More than 1,790 people have been killed in natural disasters unfolding across Indonesia, Sri Lanka, Malaysia, Thailand and Vietnam over the past week.
In Indonesia’s provinces of Aceh and North Sumatra, floods have swept away roads, smothered houses in silt, and cut off supplies.
Aceh governor Muzakir Manaf said response teams were still searching for bodies in “waist-deep” mud.
However, starvation was one of the gravest threats now hanging over remote and inaccessible villages.
“Many people need basic necessities. Many areas remain untouched in the remote areas of Aceh,” he told reporters.
“People are not dying from the flood, but from starvation. That’s how it is.”
Entire villages had been washed away in the rainforest-cloaked Aceh Tamiang region, Muzakir said.
“The Aceh Tamiang region is completely destroyed, from the top to the bottom, down to the roads and down to the sea.
“Many villages and sub-districts are now just names,” he said.

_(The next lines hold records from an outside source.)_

$ cat src/rtl/canif_pkg.sv
// package: register map, field layout and shared types of the can interrupt/filter block
package canif_pkg;

  // register byte addresses (aligned words)
  localparam logic [7:0] ADDR_RX_IRQ_EN   = 8'h00;
  localparam logic [7:0] ADDR_TX_FLAGS    = 8'h04;
  localparam logic [7:0] ADDR_TX_CTRL     = 8'h08;
  localparam logic [7:0] ADDR_FILT_MODE   = 8'h0C;
  localparam logic [7:0] ADDR_RX_ERR_CNT  = 8'h10;
  localparam logic [7:0] ADDR_TX_ERR_CNT  = 8'h14;
  localparam logic [7:0] ADDR_MOD_CTRL    = 8'h18;
  localparam logic [7:0] ADDR_RX_STATUS   = 8'h1C;
  localparam logic [7:0] ADDR_CODE_BASE   = 8'h20;
  localparam logic [7:0] ADDR_MASK_BASE   = 8'h30;

  // receive interrupt enable bit positions
  localparam int RX_FULL_BIT  = 0;
  localparam int OVERRUN_BIT  = 1;
  localparam int BUSOFF_BIT   = 2;
  localparam int TX_PASS_BIT  = 3;
  localparam int RX_PASS_BIT  = 4;
  localparam int TX_WARN_BIT  = 5;
  localparam int RX_WARN_BIT  = 6;
  localparam int WAKE_BIT     = 7;

  // field layout of transmit flags / control
  localparam int NUM_TX_BUF   = 3;
  localparam int TX_EMPTY_LSB = 0;
  localparam int ABORT_LSB    = 4;

  // filter mode / hit field positions
  localparam int MODE_LSB     = 4;
  localparam int HIT_LSB      = 0;

  // reset values
  localparam logic [7:0] RX_IRQ_EN_RST = 8'h00;
  localparam logic [2:0] TX_EMPTY_RST  = 3'h7;
  localparam logic [7:0] BYTE_ZERO     = 8'h00;
  localparam logic       SOFT_RST_RST  = 1'b1;

  typedef enum logic [1:0] {
    CANIF_MODE_32 = 2'h0,
    CANIF_MODE_16 = 2'h1,
    CANIF_MODE_8  = 2'h2,
    CANIF_MODE_CLOSED = 2'h3
  } canif_mode_t;

  // per-buffer events from the protocol engine
  typedef struct packed {
    logic [2:0] sent_ok;
    logic [2:0] started;
    logic [2:0] failed;
  } canif_tx_evt_t;

  // error status flags from the receive flag logic
  typedef struct packed {
    logic wake;
    logic rx_warn;
    logic tx_warn;
    logic rx_pass;
    logic tx_pass;
    logic busoff;
    logic overrun;
    logic rx_full;
  } canif_flags_t;

endpackage

$ cat src/rtl/canif_ctrl.sv
// can host control: interrupt enables, transmit flags, abort handshake, acceptance filter
//
// Operation
// - wake enable gates wake flag onto interrupt
// - six error enables gate flags onto error irq
// - receive full enable raises receive interrupt
// - soft reset holds enable, flag, control registers
// - ack read only; write one clears empty
// - clearing empty also clears abort acknowledge
// - host clears empty; device sets when sent
// - granted abort sets empty and acknowledge
// - empty flag with enable requests tx interrupt
// - setting empty clears abort request; host cannot
// - grant abort if not started or failed
// - mode selects 32/16/8 filters or closed
// - hit field updated on foreground copy
// - filter registers writable only in soft reset
// - error counters read only, read in sleep/reset
// - background message signalled only when accepted
// - code/mask applied to four identifier bytes
// - clear mask bit requires equal bit
//
// Decided for this implementation: the register addresses and register access over APB.
`timescale 1ns/10ps
`default_nettype none
module canif_ctrl #(
  parameter int ID_BYTES = 4
) (
  // clock and reset
  input  wire logic                     clk_sys_i,
  input  wire logic                     reset_i,
  // apb slave
  input  wire logic                     psel_i,
  input  wire logic                     penable_i,
  input  wire logic                     pwrite_i,
  input  wire logic [7:0]               paddr_i,
  input  wire logic [31:0]              pwdata_i,
  output logic      [31:0]              prdata_o,
  output logic                          pready_o,
  output logic                          pslverr_o,
  // status from the receive flag logic and engine
  input  wire canif_pkg::canif_flags_t  flags_i,
  input  wire logic [7:0]               rx_err_cnt_i,
  input  wire logic [7:0]               tx_err_cnt_i,
  input  wire logic                     sleep_i,
  input  wire canif_pkg::canif_tx_evt_t tx_evt_i,
  // background buffer identifier
  input  wire logic                     rx_done_i,
  input  wire logic                     rx_ext_i,
  input  wire logic [ID_BYTES*8-1:0]    rx_id_i,
  // outputs
  output logic                          wake_irq_o,
  output logic                          err_irq_o,
  output logic                          rx_irq_o,
  output logic                          tx_irq_o,
  output logic      [2:0]               tx_sched_o,
  output logic      [2:0]               abort_req_o,
  output logic                          rx_accept_o,
  output logic                          soft_reset_o
);

  localparam int NB = canif_pkg::NUM_TX_BUF;

  if (ID_BYTES != 4) begin : g_chk
    $error("canif_ctrl: ID_BYTES must be 4");
  end

  ////////////////////////////////////////////////////////////////////////////
  // apb decode: zero wait states except code/mask reads, which take one
  logic       wr_en;
  logic       rd_en;
  logic [7:0] wbyte;
  logic       sel_irq_en;
  logic       sel_tx_flags;
  logic       sel_tx_ctrl;
  logic       sel_mode;
  logic       sel_rx_err;
  logic       sel_tx_err;
  logic       sel_mod_ctrl;
  logic       sel_rx_stat;
  logic       sel_code;
  logic       sel_mask;
  logic       sel_any;
  assign wr_en        = psel_i && penable_i && pwrite_i;
  assign rd_en        = psel_i && !penable_i && !pwrite_i;
  assign wbyte        = pwdata_i[7:0];
  assign sel_irq_en   = paddr_i == canif_pkg::ADDR_RX_IRQ_EN;
  assign sel_tx_flags = paddr_i == canif_pkg::ADDR_TX_FLAGS;
  assign sel_tx_ctrl  = paddr_i == canif_pkg::ADDR_TX_CTRL;
  assign sel_mode     = paddr_i == canif_pkg::ADDR_FILT_MODE;
  assign sel_rx_err   = paddr_i == canif_pkg::ADDR_RX_ERR_CNT;
  assign sel_tx_err   = paddr_i == canif_pkg::ADDR_TX_ERR_CNT;
  assign sel_mod_ctrl = paddr_i == canif_pkg::ADDR_MOD_CTRL;
  assign sel_rx_stat  = paddr_i == canif_pkg::ADDR_RX_STATUS;
  assign sel_code     = paddr_i[7:4] == canif_pkg::ADDR_CODE_BASE[7:4] && paddr_i[3:2] != 2'h0
                        ? 1'b1 : paddr_i[7:4] == canif_pkg::ADDR_CODE_BASE[7:4];
  assign sel_mask     = paddr_i[7:4] == canif_pkg::ADDR_MASK_BASE[7:4];
  assign sel_any      = sel_irq_en | sel_tx_flags | sel_tx_ctrl | sel_mode | sel_rx_err
                        | sel_tx_err | sel_mod_ctrl | sel_rx_stat
                        | ((sel_code | sel_mask) && paddr_i[1:0] == 2'h0);

  ////////////////////////////////////////////////////////////////////////////
  // module control: soft reset bit
  logic soft_q;
  always_ff @(posedge clk_sys_i or posedge reset_i) begin
    if (reset_i) begin
      soft_q <= canif_pkg::SOFT_RST_RST;
    end else if (wr_en && sel_mod_ctrl) begin
      soft_q <= wbyte[0];
    end
  end

  ////////////////////////////////////////////////////////////////////////////
  // receive interrupt enables
  logic [7:0] irq_en_q;
  always_ff @(posedge clk_sys_i or posedge reset_i) begin
    if (reset_i) begin
      irq_en_q <= canif_pkg::RX_IRQ_EN_RST;
    end else if (soft_q) begin
      irq_en_q <= canif_pkg::RX_IRQ_EN_RST;
    end else if (wr_en && sel_irq_en) begin
      irq_en_q <= wbyte;
    end
  end

  ////////////////////////////////////////////////////////////////////////////
  // transmit flags, control, abort handshake
  logic [NB-1:0] empty_q;
  logic [NB-1:0] ack_q;
  logic [NB-1:0] abreq_q;
  logic [NB-1:0] txie_q;
  logic [NB-1:0] host_clr;
  logic [NB-1:0] grant;
  logic [NB-1:0] dev_set;
  logic [NB-1:0] empty_d;
  logic [NB-1:0] ack_d;
  logic [NB-1:0] abreq_d;

  // host clears an empty flag by writing one
  assign host_clr = (wr_en && sel_tx_flags)
                    ? wbyte[canif_pkg::TX_EMPTY_LSB +: NB] & empty_q : '0;
  // abort granted if not started or the attempt failed
  assign grant    = abreq_q & ~empty_q
                    & (~tx_evt_i.started | tx_evt_i.failed) & ~tx_evt_i.sent_ok;
  assign dev_set  = (tx_evt_i.sent_ok & ~empty_q) | grant;
  // device set wins over host clear in the same cycle
  assign empty_d  = (empty_q & ~host_clr) | dev_set;
  assign ack_d    = dev_set != '0 || host_clr != '0
                    ? ((ack_q & ~host_clr) & ~(tx_evt_i.sent_ok & ~empty_q)) | grant
                    : ack_q;
  // host may only set a request; setting empty clears it
  assign abreq_d  = (abreq_q | ((wr_en && sel_tx_ctrl)
                    ? wbyte[canif_pkg::ABORT_LSB +: NB] & ~empty_q : '0)) & ~dev_set;

  always_ff @(posedge clk_sys_i or posedge reset_i) begin
    if (reset_i) begin
      empty_q <= canif_pkg::TX_EMPTY_RST;
      ack_q   <= '0;
      abreq_q <= '0;
      txie_q  <= '0;
    end else if (soft_q) begin
      empty_q <= canif_pkg::TX_EMPTY_RST;
      ack_q   <= '0;
      abreq_q <= '0;
      txie_q  <= '0;
    end else begin
      empty_q <= empty_d;
      ack_q   <= ack_d;
      abreq_q <= abreq_d;
      if (wr_en && sel_tx_ctrl) begin
        txie_q <= wbyte[canif_pkg::TX_EMPTY_LSB +: NB];
      end
    end
  end

  ////////////////////////////////////////////////////////////////////////////
  // acceptance mode and code/mask storage
  logic [1:0] mode_q;
  logic [1:0] hit_q;
  logic       mem_we;
  logic [2:0] mem_waddr;
  logic [2:0] mem_raddr;
  logic [7:0] mem_rdata;
  logic [63:0] mem_all;
  logic [31:0] code_w;
  logic [31:0] mask_w;
  assign mem_we    = wr_en && (sel_code || sel_mask) && soft_q;
  assign mem_waddr = {sel_mask, paddr_i[3:2]};
  assign mem_raddr = {sel_mask, paddr_i[3:2]};
  assign code_w    = mem_all[31:0];
  assign mask_w    = mem_all[63:32];

  canif_regmem #(
    .WORDS (8)
  ) u_mem (
    .clk_sys_i (clk_sys_i),
    .reset_i   (reset_i),
    .we_i      (mem_we),
    .waddr_i   (mem_waddr),
    .wdata_i   (wbyte),
    .raddr_i   (mem_raddr),
    .rdata_o   (mem_rdata),
    .all_o     (mem_all)
  );

  ////////////////////////////////////////////////////////////////////////////
  // filter compare: per-bit match, mask set means don't care
  logic [31:0] bit_ok;
  logic [3:0]  byte_ok;
  logic [3:0]  filt_hit;
  logic        accept;
  logic [1:0]  hit_d;
  assign bit_ok = ~(rx_id_i ^ code_w) | mask_w;
  generate
    for (genvar b = 0; b < 4; b++) begin : g_byte
      assign byte_ok[b] = &bit_ok[b*8 +: 8];
    end
  endgenerate
  // in 32-bit mode standard identifiers only use the first two bytes
  always_comb begin
    filt_hit = '0;
    case (canif_pkg::canif_mode_t'(mode_q))
      canif_pkg::CANIF_MODE_32: begin
        filt_hit[0] = byte_ok[0] & byte_ok[1] & (~rx_ext_i | (byte_ok[2] & byte_ok[3]));
      end
      canif_pkg::CANIF_MODE_16: begin
        filt_hit[0] = byte_ok[0] & byte_ok[1];
        filt_hit[1] = byte_ok[2] & byte_ok[3];
      end
      canif_pkg::CANIF_MODE_8: begin
        filt_hit = byte_ok;
      end
      canif_pkg::CANIF_MODE_CLOSED: begin
        filt_hit = '0;
      end
      default: begin
        filt_hit = '0;
      end
    endcase
  end
  assign accept = filt_hit != '0;
  assign hit_d  = filt_hit[0] ? 2'h0 : filt_hit[1] ? 2'h1 : filt_hit[2] ? 2'h2 : 2'h3;

  logic fg_copy;
  // copy to foreground only when released and accepted
  assign fg_copy = rx_done_i && accept && !flags_i.rx_full && !soft_q;

  always_ff @(posedge clk_sys_i or posedge reset_i) begin
    if (reset_i) begin
      mode_q <= '0;
      hit_q  <= '0;
    end else begin
      if (wr_en && sel_mode && soft_q) begin
        mode_q <= wbyte[canif_pkg::MODE_LSB +: 2];
      end
      if (fg_copy) begin
        hit_q <= hit_d;
      end
    end
  end

  ////////////////////////////////////////////////////////////////////////////
  // read mux
  logic [7:0]  rd_byte;
  logic        rd_mem_pend_q;
  logic        rd_mem;
  logic [7:0]  tx_flag_byte;
  logic [7:0]  tx_ctrl_byte;
  logic [7:0]  mode_byte;
  assign tx_flag_byte = {1'b0, ack_q, 1'b0, empty_q};
  assign tx_ctrl_byte = {1'b0, abreq_q, 1'b0, txie_q};
  assign mode_byte    = {2'h0, mode_q, 2'h0, hit_q};
  assign rd_byte = sel_irq_en   ? irq_en_q
                 : sel_tx_flags ? tx_flag_byte
                 : sel_tx_ctrl  ? tx_ctrl_byte
                 : sel_mode     ? mode_byte
                 : sel_rx_err   ? rx_err_cnt_i
                 : sel_tx_err   ? tx_err_cnt_i
                 : sel_mod_ctrl ? {7'h00, soft_q}
                 : sel_rx_stat  ? {7'h00, sleep_i}
                 : canif_pkg::BYTE_ZERO;

  assign rd_mem = rd_en && (sel_code || sel_mask);

  // code/mask reads take one wait state: their byte leaves a register a cycle late
  always_ff @(posedge clk_sys_i or posedge reset_i) begin
    if (reset_i) begin
      prdata_o      <= '0;
      pready_o      <= 1'b0;
      pslverr_o     <= 1'b0;
      rd_mem_pend_q <= 1'b0;
    end else begin
      rd_mem_pend_q <= rd_mem;
      pready_o      <= (psel_i && !penable_i && !rd_mem) || rd_mem_pend_q;
      pslverr_o     <= psel_i && !penable_i && !sel_any;
      if (rd_en) begin
        prdata_o <= {24'h000000, rd_byte};
      end else if (rd_mem_pend_q) begin
        prdata_o <= {24'h000000, mem_rdata};
      end
    end
  end

  ////////////////////////////////////////////////////////////////////////////
  // interrupt requests and outputs
  logic [5:0] err_pair;
  assign err_pair = {flags_i.rx_warn & irq_en_q[canif_pkg::RX_WARN_BIT],
                     flags_i.tx_warn & irq_en_q[canif_pkg::TX_WARN_BIT],
                     flags_i.rx_pass & irq_en_q[canif_pkg::RX_PASS_BIT],
                     flags_i.tx_pass & irq_en_q[canif_pkg::TX_PASS_BIT],
                     flags_i.busoff  & irq_en_q[canif_pkg::BUSOFF_BIT],
                     flags_i.overrun & irq_en_q[canif_pkg::OVERRUN_BIT]};

  always_ff @(posedge clk_sys_i or posedge reset_i) begin
    if (reset_i) begin
      wake_irq_o   <= 1'b0;
      err_irq_o    <= 1'b0;
      rx_irq_o     <= 1'b0;
      tx_irq_o     <= 1'b0;
      tx_sched_o   <= '0;
      abort_req_o  <= '0;
      rx_accept_o  <= 1'b0;
      soft_reset_o <= 1'b1;
    end else begin
      wake_irq_o   <= flags_i.wake & irq_en_q[canif_pkg::WAKE_BIT];
      err_irq_o    <= |err_pair;
      rx_irq_o     <= flags_i.rx_full & irq_en_q[canif_pkg::RX_FULL_BIT];
      tx_irq_o     <= |(empty_q & txie_q);
      tx_sched_o   <= ~empty_q;
      abort_req_o  <= abreq_q;
      rx_accept_o  <= fg_copy;
      soft_reset_o <= soft_q;
    end
  end

endmodule
`default_nettype wire

$ cat src/rtl/canif_regmem.sv
// small register memory holding acceptance code and mask bytes
`timescale 1ns/10ps
`default_nettype none
module canif_regmem #(
  parameter int WORDS = 8
) (
  // clock and reset
  input  wire logic                     clk_sys_i,
  input  wire logic                     reset_i,
  // write port
  input  wire logic                     we_i,
  input  wire logic [$clog2(WORDS)-1:0] waddr_i,
  input  wire logic [7:0]               wdata_i,
  // read port
  input  wire logic [$clog2(WORDS)-1:0] raddr_i,
  output logic      [7:0]               rdata_o,
  // full contents for the comparators
  output logic      [WORDS*8-1:0]       all_o
);

  localparam int AW = $clog2(WORDS);

  logic [7:0] mem_q [WORDS];

  if (WORDS < 2) begin : g_chk
    $error("canif_regmem: WORDS too small");
  end

  generate
    for (genvar i = 0; i < WORDS; i++) begin : g_word
      always_ff @(posedge clk_sys_i or posedge reset_i) begin
        if (reset_i) begin
          mem_q[i] <= canif_pkg::BYTE_ZERO;
        end else if (we_i && waddr_i == AW'(i)) begin
          mem_q[i] <= wdata_i;
        end
      end
      assign all_o[i*8 +: 8] = mem_q[i];
    end
  endgenerate

  always_ff @(posedge clk_sys_i or posedge reset_i) begin
    if (reset_i) begin
      rdata_o <= canif_pkg::BYTE_ZERO;
    end else begin
      rdata_o <= mem_q[raddr_i];
    end
  end

endmodule
`default_nettype wire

Aceh Tamiang flood victim Fachrul Rozi said he had spent the past week crammed into an old shop building with others who had fled the rising waters.
“We ate whatever was available, helping each other with the little supplies each resident had brought,” he told AFP. “We slept crammed together.”
Aceh resident Munawar Liza Zainal said he felt “betrayed” by the Indonesian government, which has so far shrugged off pressure to declare a national disaster.
“This is an extraordinary disaster that must be faced with extraordinary measures,” he told AFP, echoing frustrations voiced by other flood victims.
“If national disaster status is only declared later, what’s the point?“
Declaring a national disaster would free up resources and help government agencies coordinate their response.
Analysts have suggested Indonesia could be reluctant to declare a disaster — and seek additional foreign aid — because it would show it was not up to the task.
Indonesia’s government this week insisted it could handle the fallout.

Climate calamity

The scale of devastation has only just become clear in other parts of Sumatra as engorged rivers shrink and floodwaters recede.
AFP photos showed muddy villagers salvaging silt-encrusted furniture from flooded houses in Aek Ngadol, North Sumatra.
Humanitarian groups worry that the scale of the calamity could be unprecedented, even for a nation prone to natural disasters.
Indonesia’s death toll rose to 908 on Saturday, according to the disaster management agency, with 410 people missing.
Sri Lanka’s death toll jumped on Friday to 607, as the government warned that fresh rains raised the risk of new landslides.
Thailand has reported 276 deaths and Malaysia two, while at least two people were killed in Vietnam after heavy rains triggered a series of landslides.
Seasonal monsoon rains are a feature of life in Southeast Asia, flooding rice fields and nourishing the growth of other key crops.
However, climate change is making the phenomenon more erratic, unpredictable and deadly throughout the region.
Environmentalists and Indonesia’s government have also suggested that logging and deforestation exacerbated landslides and flooding in Sumatra.